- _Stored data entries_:
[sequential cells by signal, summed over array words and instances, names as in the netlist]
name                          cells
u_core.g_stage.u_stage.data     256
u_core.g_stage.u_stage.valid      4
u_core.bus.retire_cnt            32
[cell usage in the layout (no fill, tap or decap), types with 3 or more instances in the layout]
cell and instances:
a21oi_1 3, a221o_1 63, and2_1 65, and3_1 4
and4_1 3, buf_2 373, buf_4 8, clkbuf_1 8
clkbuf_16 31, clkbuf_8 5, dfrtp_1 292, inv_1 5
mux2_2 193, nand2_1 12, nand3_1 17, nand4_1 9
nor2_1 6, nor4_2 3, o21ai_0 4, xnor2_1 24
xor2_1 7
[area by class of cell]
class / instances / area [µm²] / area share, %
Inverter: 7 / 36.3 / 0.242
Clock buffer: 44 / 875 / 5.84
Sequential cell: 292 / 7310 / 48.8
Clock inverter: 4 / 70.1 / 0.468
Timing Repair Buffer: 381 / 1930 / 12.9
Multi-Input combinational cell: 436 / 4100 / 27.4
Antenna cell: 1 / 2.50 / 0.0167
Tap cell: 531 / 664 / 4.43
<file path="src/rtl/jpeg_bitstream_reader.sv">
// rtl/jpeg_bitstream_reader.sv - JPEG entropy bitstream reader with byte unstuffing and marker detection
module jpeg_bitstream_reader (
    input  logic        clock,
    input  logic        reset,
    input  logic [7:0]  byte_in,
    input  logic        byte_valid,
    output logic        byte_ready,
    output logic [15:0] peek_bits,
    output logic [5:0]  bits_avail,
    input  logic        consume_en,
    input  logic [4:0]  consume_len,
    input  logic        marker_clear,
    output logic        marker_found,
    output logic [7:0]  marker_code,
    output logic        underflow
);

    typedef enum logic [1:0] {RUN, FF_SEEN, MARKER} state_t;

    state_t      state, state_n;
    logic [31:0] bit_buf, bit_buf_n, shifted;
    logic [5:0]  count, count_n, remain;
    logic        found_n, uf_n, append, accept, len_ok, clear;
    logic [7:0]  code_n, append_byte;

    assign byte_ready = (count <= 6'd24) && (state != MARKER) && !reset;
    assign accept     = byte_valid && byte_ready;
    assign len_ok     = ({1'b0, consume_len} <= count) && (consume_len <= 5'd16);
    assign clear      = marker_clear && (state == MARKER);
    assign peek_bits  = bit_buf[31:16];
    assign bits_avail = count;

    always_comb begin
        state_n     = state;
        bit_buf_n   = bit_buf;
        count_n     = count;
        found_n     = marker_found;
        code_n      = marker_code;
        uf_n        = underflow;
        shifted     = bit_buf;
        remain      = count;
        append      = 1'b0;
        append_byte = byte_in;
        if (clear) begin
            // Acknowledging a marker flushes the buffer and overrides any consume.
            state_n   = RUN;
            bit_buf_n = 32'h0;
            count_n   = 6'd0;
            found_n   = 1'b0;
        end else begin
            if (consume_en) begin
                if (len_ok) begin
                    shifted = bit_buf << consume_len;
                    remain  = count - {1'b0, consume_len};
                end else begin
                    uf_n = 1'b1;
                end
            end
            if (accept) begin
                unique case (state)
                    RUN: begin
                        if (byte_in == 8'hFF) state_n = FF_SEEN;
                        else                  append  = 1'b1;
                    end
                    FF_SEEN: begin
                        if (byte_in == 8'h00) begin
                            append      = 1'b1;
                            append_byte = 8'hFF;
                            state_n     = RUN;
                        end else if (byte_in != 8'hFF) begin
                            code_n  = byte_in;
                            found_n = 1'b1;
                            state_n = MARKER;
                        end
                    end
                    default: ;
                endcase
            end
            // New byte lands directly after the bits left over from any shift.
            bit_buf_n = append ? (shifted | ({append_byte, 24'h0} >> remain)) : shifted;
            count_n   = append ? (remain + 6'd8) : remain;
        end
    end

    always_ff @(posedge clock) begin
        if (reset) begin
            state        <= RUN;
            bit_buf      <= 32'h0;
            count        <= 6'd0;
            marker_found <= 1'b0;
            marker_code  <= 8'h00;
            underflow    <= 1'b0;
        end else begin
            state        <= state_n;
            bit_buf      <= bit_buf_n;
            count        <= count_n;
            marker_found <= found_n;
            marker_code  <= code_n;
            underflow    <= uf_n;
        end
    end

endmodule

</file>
--
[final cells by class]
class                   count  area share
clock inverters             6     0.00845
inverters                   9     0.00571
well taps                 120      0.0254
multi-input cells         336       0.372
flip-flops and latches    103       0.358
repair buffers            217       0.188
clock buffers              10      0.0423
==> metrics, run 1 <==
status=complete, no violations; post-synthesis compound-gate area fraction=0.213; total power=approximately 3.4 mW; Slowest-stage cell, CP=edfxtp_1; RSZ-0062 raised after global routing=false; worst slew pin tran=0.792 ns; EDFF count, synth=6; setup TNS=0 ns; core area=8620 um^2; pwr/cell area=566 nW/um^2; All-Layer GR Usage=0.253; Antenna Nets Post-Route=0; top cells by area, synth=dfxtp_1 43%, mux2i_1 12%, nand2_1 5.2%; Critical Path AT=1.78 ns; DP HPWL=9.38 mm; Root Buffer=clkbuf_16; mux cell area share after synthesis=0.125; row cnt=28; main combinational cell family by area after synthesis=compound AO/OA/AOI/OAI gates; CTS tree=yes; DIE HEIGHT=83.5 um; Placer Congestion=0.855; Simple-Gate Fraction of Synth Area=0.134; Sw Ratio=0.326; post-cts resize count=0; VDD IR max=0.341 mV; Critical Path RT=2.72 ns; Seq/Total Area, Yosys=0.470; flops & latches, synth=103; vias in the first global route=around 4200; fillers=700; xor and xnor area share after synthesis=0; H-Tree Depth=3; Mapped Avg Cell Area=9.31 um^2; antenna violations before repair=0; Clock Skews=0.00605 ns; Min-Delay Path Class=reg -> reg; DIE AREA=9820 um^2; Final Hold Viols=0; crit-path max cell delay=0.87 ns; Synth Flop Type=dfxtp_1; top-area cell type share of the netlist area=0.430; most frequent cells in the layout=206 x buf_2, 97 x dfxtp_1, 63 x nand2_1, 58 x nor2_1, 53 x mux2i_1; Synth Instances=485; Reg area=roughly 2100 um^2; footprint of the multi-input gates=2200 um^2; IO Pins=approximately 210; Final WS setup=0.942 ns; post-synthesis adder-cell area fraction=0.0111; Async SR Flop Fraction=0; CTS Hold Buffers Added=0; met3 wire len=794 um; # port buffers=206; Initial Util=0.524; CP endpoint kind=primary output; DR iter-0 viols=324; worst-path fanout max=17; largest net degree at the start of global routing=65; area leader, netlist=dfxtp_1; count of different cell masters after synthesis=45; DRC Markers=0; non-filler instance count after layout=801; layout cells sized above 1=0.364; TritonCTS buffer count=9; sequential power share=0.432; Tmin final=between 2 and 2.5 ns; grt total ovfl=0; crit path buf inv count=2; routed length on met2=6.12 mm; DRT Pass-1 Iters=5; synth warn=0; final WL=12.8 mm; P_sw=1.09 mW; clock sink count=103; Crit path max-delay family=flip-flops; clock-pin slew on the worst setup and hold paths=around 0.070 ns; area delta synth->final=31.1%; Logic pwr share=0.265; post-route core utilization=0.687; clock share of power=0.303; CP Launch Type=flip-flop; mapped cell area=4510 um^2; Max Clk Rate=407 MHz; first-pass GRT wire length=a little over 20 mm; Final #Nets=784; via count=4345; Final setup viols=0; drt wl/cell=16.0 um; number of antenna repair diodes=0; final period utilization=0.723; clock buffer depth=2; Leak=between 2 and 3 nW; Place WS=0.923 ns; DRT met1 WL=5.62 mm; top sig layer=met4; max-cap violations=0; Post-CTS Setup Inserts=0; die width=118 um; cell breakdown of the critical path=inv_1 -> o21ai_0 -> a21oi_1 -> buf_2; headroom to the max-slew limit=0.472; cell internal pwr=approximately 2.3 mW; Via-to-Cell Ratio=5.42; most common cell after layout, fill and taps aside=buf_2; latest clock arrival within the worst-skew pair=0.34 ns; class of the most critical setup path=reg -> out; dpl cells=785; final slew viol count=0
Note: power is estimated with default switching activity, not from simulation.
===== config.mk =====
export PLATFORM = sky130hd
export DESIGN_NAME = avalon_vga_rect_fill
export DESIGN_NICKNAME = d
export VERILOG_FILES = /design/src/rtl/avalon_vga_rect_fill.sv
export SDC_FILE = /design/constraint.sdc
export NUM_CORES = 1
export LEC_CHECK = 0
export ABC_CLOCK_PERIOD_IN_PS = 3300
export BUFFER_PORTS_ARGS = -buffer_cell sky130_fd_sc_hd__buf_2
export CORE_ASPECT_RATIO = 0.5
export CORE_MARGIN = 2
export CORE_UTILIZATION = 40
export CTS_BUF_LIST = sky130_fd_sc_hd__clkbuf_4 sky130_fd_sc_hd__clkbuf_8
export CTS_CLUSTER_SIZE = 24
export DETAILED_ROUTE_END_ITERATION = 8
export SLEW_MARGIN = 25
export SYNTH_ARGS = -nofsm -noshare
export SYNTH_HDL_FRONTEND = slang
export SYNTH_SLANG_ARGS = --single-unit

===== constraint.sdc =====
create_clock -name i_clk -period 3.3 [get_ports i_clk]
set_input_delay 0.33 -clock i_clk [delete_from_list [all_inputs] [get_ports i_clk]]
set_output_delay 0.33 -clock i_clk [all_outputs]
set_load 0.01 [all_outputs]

- _The task_: All that is wanted is the stretch of lines above from the one containing "class / instances" through the one containing "Antenna cell: 1 / 2.50 / 0.0167", duplicated exactly.

- _Answer to this task_:
class / instances / area [µm²] / area share, %
Inverter: 7 / 36.3 / 0.242
Clock buffer: 44 / 875 / 5.84
Sequential cell: 292 / 7310 / 48.8
Clock inverter: 4 / 70.1 / 0.468
Timing Repair Buffer: 381 / 1930 / 12.9
Multi-Input combinational cell: 436 / 4100 / 27.4
Antenna cell: 1 / 2.50 / 0.0167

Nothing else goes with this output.